- [WORK INSTRUCTIONS]: Reproduce word for word, from the entries below, the line with "summary, run 1", the line with "Placer Congestion - 0.871", and every line between them, and nothing more.

- [MATERIAL TO PROCESS]:
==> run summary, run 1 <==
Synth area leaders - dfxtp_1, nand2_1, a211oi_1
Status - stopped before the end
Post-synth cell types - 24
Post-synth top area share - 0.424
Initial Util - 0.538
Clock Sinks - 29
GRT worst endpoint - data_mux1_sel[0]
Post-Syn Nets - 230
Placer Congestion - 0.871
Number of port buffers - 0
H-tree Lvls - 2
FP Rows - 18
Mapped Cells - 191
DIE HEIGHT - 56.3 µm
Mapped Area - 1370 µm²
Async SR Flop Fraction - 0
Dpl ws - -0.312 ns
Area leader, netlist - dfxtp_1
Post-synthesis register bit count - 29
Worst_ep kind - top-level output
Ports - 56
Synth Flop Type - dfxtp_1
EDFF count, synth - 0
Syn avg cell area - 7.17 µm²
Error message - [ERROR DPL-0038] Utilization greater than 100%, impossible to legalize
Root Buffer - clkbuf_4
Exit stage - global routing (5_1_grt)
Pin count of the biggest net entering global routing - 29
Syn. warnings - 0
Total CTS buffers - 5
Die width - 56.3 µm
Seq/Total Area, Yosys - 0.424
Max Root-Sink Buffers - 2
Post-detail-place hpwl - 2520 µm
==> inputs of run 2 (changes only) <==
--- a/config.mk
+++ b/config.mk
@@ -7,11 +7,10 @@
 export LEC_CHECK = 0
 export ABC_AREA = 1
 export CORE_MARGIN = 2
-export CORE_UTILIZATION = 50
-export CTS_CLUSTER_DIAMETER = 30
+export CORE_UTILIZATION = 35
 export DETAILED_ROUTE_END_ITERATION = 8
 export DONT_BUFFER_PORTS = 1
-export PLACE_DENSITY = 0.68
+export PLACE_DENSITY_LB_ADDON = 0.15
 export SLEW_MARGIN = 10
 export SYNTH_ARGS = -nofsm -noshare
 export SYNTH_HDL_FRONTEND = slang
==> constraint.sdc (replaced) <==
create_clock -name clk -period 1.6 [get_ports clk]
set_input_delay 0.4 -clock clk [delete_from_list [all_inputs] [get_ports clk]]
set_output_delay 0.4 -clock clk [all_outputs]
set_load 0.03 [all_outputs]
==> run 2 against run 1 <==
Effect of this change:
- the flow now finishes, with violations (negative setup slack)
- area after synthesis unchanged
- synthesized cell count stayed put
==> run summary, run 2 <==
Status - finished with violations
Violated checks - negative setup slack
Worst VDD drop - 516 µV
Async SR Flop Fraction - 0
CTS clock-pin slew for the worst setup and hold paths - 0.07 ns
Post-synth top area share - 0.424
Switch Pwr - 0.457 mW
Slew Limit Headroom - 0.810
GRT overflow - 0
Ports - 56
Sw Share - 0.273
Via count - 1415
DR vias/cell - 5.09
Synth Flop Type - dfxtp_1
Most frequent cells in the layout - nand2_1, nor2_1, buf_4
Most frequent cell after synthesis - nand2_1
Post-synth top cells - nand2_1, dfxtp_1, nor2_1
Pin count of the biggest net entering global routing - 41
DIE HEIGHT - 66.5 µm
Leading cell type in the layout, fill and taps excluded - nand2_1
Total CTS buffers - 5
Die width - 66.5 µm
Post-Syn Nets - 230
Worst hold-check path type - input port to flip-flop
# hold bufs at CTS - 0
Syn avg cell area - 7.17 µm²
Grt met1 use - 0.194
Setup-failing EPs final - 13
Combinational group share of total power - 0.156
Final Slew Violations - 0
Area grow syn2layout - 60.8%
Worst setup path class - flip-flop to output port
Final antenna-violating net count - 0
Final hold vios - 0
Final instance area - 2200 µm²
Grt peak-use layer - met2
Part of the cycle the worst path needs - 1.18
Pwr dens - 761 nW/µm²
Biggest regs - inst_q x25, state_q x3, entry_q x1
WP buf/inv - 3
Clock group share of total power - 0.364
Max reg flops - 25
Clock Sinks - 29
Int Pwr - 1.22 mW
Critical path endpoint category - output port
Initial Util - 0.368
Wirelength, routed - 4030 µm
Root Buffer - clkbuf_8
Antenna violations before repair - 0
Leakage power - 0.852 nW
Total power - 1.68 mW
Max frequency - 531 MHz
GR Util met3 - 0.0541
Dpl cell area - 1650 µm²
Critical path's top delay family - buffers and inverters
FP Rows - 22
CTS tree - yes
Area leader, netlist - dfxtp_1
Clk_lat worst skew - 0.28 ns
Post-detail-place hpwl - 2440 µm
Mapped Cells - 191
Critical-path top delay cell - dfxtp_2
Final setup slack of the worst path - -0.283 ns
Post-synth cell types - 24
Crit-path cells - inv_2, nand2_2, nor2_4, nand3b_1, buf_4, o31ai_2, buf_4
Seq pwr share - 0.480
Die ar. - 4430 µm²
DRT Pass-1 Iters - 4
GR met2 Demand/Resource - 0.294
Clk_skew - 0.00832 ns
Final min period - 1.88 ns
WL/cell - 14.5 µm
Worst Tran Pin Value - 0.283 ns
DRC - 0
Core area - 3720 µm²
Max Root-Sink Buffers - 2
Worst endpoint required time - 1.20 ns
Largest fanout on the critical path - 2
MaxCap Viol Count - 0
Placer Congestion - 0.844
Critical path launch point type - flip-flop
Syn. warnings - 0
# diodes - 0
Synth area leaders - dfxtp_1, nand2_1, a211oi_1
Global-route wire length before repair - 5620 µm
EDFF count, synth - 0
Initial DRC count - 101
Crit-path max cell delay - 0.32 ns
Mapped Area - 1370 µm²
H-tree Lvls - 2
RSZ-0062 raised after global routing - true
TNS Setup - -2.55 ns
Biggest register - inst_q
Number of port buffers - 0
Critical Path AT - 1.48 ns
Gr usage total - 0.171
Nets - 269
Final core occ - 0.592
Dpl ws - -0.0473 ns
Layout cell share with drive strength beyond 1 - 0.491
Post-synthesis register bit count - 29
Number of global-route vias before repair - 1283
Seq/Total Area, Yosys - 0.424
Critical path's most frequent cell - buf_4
* * *
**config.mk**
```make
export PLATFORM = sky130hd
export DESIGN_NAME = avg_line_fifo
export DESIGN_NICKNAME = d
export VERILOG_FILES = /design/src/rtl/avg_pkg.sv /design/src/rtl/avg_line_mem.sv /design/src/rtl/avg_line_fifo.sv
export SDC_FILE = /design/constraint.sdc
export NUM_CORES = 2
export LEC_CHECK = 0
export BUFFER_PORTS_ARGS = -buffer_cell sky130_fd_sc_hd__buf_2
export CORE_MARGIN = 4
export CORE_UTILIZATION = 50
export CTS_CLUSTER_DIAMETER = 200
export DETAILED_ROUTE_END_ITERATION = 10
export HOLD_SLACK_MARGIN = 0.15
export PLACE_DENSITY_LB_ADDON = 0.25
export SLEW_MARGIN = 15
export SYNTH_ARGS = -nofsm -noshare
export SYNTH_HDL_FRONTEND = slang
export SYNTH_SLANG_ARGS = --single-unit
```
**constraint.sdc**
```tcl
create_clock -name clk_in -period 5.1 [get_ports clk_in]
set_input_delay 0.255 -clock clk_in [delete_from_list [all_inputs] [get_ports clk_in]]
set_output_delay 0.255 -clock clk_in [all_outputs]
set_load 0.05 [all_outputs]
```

- [RESULT OF THIS EXERCISE]:
==> run summary, run 1 <==
Synth area leaders - dfxtp_1, nand2_1, a211oi_1
Status - stopped before the end
Post-synth cell types - 24
Post-synth top area share - 0.424
Initial Util - 0.538
Clock Sinks - 29
GRT worst endpoint - data_mux1_sel[0]
Post-Syn Nets - 230
Placer Congestion - 0.871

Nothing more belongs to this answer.